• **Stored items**

:::::

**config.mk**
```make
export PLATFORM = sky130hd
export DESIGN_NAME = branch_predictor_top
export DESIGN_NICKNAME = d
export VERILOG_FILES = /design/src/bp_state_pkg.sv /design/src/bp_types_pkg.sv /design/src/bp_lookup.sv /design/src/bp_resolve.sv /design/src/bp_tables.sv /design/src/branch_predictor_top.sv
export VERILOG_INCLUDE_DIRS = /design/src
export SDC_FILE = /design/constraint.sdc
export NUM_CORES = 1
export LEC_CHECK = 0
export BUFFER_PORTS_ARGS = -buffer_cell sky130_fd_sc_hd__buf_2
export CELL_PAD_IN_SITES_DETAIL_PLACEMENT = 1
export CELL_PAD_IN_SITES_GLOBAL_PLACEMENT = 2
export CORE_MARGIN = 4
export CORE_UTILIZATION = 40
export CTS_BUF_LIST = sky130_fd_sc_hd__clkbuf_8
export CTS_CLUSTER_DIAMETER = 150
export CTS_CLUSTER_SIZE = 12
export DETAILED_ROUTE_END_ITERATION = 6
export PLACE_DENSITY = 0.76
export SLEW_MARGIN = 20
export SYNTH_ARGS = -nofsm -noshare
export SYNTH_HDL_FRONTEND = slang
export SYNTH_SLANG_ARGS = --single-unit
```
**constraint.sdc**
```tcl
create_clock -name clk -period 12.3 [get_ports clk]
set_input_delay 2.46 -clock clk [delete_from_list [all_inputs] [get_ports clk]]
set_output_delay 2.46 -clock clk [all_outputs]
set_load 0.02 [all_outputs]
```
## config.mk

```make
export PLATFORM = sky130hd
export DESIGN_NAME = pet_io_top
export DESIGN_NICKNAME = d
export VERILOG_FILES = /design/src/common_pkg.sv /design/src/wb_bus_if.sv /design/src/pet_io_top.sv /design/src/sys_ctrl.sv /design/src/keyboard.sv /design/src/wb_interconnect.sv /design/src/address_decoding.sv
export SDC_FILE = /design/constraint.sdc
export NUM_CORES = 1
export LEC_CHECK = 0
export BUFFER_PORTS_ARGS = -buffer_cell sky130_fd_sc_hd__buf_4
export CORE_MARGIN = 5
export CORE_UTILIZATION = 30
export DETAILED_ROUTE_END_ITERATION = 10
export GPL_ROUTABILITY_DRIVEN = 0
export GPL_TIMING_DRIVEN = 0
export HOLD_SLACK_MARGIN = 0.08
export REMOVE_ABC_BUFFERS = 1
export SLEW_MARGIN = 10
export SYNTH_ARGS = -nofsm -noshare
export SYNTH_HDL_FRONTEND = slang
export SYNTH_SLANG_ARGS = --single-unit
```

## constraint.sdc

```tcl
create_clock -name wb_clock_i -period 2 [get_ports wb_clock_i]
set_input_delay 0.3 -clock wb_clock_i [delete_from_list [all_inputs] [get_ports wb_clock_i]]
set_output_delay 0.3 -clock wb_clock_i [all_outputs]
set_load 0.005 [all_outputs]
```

:::::

• **How to complete this task**
Each line of the records should be repeated exactly as it stands.

• **Answer to this problem**
**config.mk**
```make
export PLATFORM = sky130hd
export DESIGN_NAME = branch_predictor_top
export DESIGN_NICKNAME = d
export VERILOG_FILES = /design/src/bp_state_pkg.sv /design/src/bp_types_pkg.sv /design/src/bp_lookup.sv /design/src/bp_resolve.sv /design/src/bp_tables.sv /design/src/branch_predictor_top.sv
export VERILOG_INCLUDE_DIRS = /design/src
export SDC_FILE = /design/constraint.sdc
export NUM_CORES = 1
export LEC_CHECK = 0
export BUFFER_PORTS_ARGS = -buffer_cell sky130_fd_sc_hd__buf_2
export CELL_PAD_IN_SITES_DETAIL_PLACEMENT = 1
export CELL_PAD_IN_SITES_GLOBAL_PLACEMENT = 2
export CORE_MARGIN = 4
export CORE_UTILIZATION = 40
export CTS_BUF_LIST = sky130_fd_sc_hd__clkbuf_8
export CTS_CLUSTER_DIAMETER = 150
export CTS_CLUSTER_SIZE = 12
export DETAILED_ROUTE_END_ITERATION = 6
export PLACE_DENSITY = 0.76
export SLEW_MARGIN = 20
export SYNTH_ARGS = -nofsm -noshare
export SYNTH_HDL_FRONTEND = slang
export SYNTH_SLANG_ARGS = --single-unit
```
**constraint.sdc**
```tcl
create_clock -name clk -period 12.3 [get_ports clk]
set_input_delay 2.46 -clock clk [delete_from_list [all_inputs] [get_ports clk]]
set_output_delay 2.46 -clock clk [all_outputs]
set_load 0.02 [all_outputs]
```
## config.mk

```make
export PLATFORM = sky130hd
export DESIGN_NAME = pet_io_top
export DESIGN_NICKNAME = d
export VERILOG_FILES = /design/src/common_pkg.sv /design/src/wb_bus_if.sv /design/src/pet_io_top.sv /design/src/sys_ctrl.sv /design/src/keyboard.sv /design/src/wb_interconnect.sv /design/src/address_decoding.sv
export SDC_FILE = /design/constraint.sdc
export NUM_CORES = 1
export LEC_CHECK = 0
export BUFFER_PORTS_ARGS = -buffer_cell sky130_fd_sc_hd__buf_4
export CORE_MARGIN = 5
export CORE_UTILIZATION = 30
export DETAILED_ROUTE_END_ITERATION = 10
export GPL_ROUTABILITY_DRIVEN = 0
export GPL_TIMING_DRIVEN = 0
export HOLD_SLACK_MARGIN = 0.08
export REMOVE_ABC_BUFFERS = 1
export SLEW_MARGIN = 10
export SYNTH_ARGS = -nofsm -noshare
export SYNTH_HDL_FRONTEND = slang
export SYNTH_SLANG_ARGS = --single-unit
```

## constraint.sdc

```tcl
create_clock -name wb_clock_i -period 2 [get_ports wb_clock_i]
set_input_delay 0.3 -clock wb_clock_i [delete_from_list [all_inputs] [get_ports wb_clock_i]]
set_output_delay 0.3 -clock wb_clock_i [all_outputs]
set_load 0.005 [all_outputs]
```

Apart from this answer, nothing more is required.